In 1970–71 a shopping precinct, library, office block and a replacement for a demolished Congregational Church were built on Mallin Street, across the newly dualled Oldbury Road opposite the estate. By the 1980s, many of the flats were empty or in disrepair, and the estate was blighted by unemployment and crime. At the beginning of the 1990s, Sandwell MBC decided to demolish the estate. Between 1992 and 1997, the estate was completely redeveloped. The swathe of concrete buildings was cleared to make way for modern low-rise housing. The West Smethwick Estate title was abandoned in favour of Galton Village.

Just to the south of Galton Village is West Smethwick and its park; the area sits on the border with West Bromwich to the north and Oldbury to the west.

It is not to be confused with the Galton council estate in neighbouring Oldbury, which was developed during the 1920s and 1930s.

== Transport links ==
Smethwick Galton Bridge railway station opened in 1995 and replaced the nearby Smethwick West railway station. Trains run to Wolverhampton – Birmingham New Street and Kidderminster – Birmingham Snow Hill. Spon Lane station on the Stour Valley Line was closed in 1960 having served the area since 1852. Ordnance Survey maps show the children's play area at the entrance to the estate off Spon Lane was the site of railway sidings and goods sheds prior to the 1960s redevelopment.

Bus route no. 80 from West Bromwich and 87 from Dudley stop on Oldbury Road and link Galton Village to Birmingham city centre. Services from West Bromwich stop on Mallin Street and Spon Lane South; no. 48 for Queen Elizabeth Hospital, 49 for Bearwood, and 54 to Worlds End.

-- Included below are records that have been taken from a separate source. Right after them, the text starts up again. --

[config.mk]
export PLATFORM = sky130hd
export DESIGN_NAME = bors_sequencer
export DESIGN_NICKNAME = d
export VERILOG_FILES = /design/src/logic/bors_sequencer.v /design/src/logic/bors_delay_counter.v
export VERILOG_INCLUDE_DIRS = /design/src /design/src/common
export SDC_FILE = /design/constraint.sdc
export NUM_CORES = 1
export LEC_CHECK = 0
export BUFFER_PORTS_ARGS = -buffer_cell sky130_fd_sc_hd__clkbuf_2
export CAP_MARGIN = 10
export CORE_MARGIN = 4
export CORE_UTILIZATION = 54
export DETAILED_ROUTE_END_ITERATION = 10
export GPL_ROUTABILITY_DRIVEN = 0
export PLACE_DENSITY = 0.82
export SLEW_MARGIN = 15
export SYNTH_ARGS = -nofsm -noshare
export SYNTH_HDL_FRONTEND = slang
export SYNTH_SLANG_ARGS = --single-unit
[constraint.sdc]
create_clock -name clk_i -period 2.5 [get_ports clk_i]
set_clock_uncertainty 0.15 [all_clocks]
set_input_delay 0.25 -clock clk_i [delete_from_list [all_inputs] [get_ports clk_i]]
set_output_delay 0.25 -clock clk_i [all_outputs]
set_load 0.05 [all_outputs]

The corner of Spon Lane South (A4031) and Oldbury Road (A457) where now stands the Durga Bhawan Hindu Cultural Resource Centre, was formerly the site of The Spon Croft public house built by Mitchells & Butlers in the 1930s, and demolished in 1999. It replaced a smaller tavern of that name on the opposite corner.

== Schools ==
George Betts Primary on West End Avenue attained academy status in 2013. Originally named George Betts Junior School, it was formally opened in 1954 by Betts, a former chairman of Smethwick Education Committee. It was extended to accommodate infants in 1970. In 1959 and 1960, a former teacher who had moved to Henderson Avenue School in Scunthorpe arranged reciprocal visits between the two schools.

Holly Lodge High School is the nearest senior school.

== Governance ==
Galton Village is within St Pauls Ward for elections to Sandwell Borough council.